• Aim of the task: Copy exactly the lines of the data below that run from the line holding "[report_power, final]" through the line holding "Tap cell,3167,2.62", both ends included.

Dataset entries
Start of Block

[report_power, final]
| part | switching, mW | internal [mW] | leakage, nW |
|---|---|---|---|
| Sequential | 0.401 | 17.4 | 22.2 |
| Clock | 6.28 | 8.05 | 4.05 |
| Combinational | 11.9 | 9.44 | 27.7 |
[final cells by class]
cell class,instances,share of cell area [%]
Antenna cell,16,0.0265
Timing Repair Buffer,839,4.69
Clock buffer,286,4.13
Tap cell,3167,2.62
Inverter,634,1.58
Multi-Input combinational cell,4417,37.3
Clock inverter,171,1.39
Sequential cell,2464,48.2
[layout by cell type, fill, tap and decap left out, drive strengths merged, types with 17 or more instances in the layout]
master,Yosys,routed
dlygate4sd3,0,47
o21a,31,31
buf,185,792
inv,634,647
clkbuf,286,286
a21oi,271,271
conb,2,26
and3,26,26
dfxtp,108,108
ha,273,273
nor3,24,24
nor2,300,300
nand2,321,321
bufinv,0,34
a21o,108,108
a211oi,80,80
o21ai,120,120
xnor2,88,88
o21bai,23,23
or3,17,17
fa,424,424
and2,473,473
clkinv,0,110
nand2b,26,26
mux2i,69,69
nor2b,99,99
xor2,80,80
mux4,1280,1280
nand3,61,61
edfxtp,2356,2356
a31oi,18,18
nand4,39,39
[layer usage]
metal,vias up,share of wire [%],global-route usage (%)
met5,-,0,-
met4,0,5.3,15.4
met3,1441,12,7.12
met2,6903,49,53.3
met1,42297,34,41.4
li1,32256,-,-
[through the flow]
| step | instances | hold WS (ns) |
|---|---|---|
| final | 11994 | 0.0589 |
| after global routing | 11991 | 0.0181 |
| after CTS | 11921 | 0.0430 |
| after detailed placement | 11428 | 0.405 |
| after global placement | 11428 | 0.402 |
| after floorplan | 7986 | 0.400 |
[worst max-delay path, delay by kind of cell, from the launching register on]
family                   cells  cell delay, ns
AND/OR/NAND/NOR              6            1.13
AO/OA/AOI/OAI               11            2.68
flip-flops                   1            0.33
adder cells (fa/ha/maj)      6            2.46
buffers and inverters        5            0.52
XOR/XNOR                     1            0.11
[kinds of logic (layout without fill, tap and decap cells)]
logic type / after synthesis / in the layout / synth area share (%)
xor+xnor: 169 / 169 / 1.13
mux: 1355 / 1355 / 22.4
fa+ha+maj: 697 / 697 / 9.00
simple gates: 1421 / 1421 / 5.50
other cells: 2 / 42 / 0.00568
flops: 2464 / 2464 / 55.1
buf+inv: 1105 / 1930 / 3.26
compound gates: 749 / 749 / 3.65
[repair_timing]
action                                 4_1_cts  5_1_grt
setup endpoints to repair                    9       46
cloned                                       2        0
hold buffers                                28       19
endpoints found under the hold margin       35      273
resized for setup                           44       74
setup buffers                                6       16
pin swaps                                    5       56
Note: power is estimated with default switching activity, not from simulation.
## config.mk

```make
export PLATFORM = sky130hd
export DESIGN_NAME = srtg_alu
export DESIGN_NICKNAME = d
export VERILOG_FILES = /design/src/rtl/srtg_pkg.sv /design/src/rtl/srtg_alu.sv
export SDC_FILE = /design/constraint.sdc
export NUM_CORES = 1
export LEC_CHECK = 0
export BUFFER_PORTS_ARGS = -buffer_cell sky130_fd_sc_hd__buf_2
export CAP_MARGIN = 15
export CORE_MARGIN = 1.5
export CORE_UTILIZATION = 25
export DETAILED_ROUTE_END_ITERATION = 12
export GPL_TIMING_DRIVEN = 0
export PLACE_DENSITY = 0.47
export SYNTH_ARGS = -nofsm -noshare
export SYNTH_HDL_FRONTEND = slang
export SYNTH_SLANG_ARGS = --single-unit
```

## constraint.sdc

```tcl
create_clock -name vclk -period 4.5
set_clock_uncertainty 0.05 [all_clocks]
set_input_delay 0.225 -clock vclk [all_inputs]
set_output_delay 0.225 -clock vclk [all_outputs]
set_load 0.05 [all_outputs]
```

End of Block
Start of Block

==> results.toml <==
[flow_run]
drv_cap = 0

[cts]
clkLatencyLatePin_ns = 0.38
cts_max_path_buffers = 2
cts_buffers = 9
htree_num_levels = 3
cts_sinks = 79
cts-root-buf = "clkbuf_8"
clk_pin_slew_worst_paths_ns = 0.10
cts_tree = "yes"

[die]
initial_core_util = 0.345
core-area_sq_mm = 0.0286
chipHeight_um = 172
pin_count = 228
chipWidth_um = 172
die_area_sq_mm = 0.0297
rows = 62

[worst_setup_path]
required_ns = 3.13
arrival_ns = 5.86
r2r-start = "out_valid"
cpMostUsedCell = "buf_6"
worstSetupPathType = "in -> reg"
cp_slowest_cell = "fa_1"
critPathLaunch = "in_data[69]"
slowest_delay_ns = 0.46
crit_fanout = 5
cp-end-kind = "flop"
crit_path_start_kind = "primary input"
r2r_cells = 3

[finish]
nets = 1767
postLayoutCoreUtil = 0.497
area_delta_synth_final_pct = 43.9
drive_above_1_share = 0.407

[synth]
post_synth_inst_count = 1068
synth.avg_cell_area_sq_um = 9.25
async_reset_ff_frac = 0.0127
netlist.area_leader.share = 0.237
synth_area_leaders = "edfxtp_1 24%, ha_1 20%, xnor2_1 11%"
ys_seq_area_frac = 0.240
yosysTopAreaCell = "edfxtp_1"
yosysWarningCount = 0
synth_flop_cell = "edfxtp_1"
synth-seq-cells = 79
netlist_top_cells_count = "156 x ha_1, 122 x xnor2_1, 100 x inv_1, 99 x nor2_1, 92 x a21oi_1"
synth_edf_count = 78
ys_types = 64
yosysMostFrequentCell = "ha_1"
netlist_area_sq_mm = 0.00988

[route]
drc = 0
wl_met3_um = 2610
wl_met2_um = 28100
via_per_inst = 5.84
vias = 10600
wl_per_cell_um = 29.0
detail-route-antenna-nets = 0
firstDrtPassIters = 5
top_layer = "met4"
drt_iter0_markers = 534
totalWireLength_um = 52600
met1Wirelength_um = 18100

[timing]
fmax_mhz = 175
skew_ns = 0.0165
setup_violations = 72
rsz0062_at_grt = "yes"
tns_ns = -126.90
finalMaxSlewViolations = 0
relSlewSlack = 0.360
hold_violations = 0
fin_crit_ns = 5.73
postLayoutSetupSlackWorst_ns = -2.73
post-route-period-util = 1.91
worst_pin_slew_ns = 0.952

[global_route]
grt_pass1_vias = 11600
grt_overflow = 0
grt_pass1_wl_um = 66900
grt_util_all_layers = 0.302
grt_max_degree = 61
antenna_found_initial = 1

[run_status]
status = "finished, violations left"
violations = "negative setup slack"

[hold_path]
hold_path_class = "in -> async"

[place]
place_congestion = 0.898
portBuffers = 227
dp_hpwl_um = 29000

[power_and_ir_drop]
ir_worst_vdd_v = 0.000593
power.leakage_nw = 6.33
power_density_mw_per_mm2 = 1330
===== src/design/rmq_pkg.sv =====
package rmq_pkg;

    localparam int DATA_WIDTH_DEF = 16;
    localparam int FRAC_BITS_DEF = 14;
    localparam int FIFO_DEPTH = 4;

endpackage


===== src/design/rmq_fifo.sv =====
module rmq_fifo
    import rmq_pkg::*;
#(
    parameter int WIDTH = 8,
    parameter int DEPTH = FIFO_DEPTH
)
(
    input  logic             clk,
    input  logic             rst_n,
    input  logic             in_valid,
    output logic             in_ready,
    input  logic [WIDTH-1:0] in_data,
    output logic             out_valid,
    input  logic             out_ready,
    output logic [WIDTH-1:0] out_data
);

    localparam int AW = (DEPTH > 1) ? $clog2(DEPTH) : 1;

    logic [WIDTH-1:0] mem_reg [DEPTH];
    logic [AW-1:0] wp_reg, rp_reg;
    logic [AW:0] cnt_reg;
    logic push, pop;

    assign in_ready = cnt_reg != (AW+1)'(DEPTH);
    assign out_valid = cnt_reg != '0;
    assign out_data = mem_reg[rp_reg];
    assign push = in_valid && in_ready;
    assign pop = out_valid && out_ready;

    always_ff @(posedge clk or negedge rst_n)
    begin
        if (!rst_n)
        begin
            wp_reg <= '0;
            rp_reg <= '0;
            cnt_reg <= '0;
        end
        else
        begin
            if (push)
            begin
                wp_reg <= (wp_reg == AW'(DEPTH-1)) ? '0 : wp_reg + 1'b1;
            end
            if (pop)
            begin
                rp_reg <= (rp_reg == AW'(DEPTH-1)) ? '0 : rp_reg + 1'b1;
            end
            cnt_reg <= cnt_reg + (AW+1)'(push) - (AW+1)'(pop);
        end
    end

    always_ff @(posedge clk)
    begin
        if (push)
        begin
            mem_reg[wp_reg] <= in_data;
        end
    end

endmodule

End of Block

• Expected answer:
[report_power, final]
| part | switching, mW | internal [mW] | leakage, nW |
|---|---|---|---|
| Sequential | 0.401 | 17.4 | 22.2 |
| Clock | 6.28 | 8.05 | 4.05 |
| Combinational | 11.9 | 9.44 | 27.7 |
[final cells by class]
cell class,instances,share of cell area [%]
Antenna cell,16,0.0265
Timing Repair Buffer,839,4.69
Clock buffer,286,4.13
Tap cell,3167,2.62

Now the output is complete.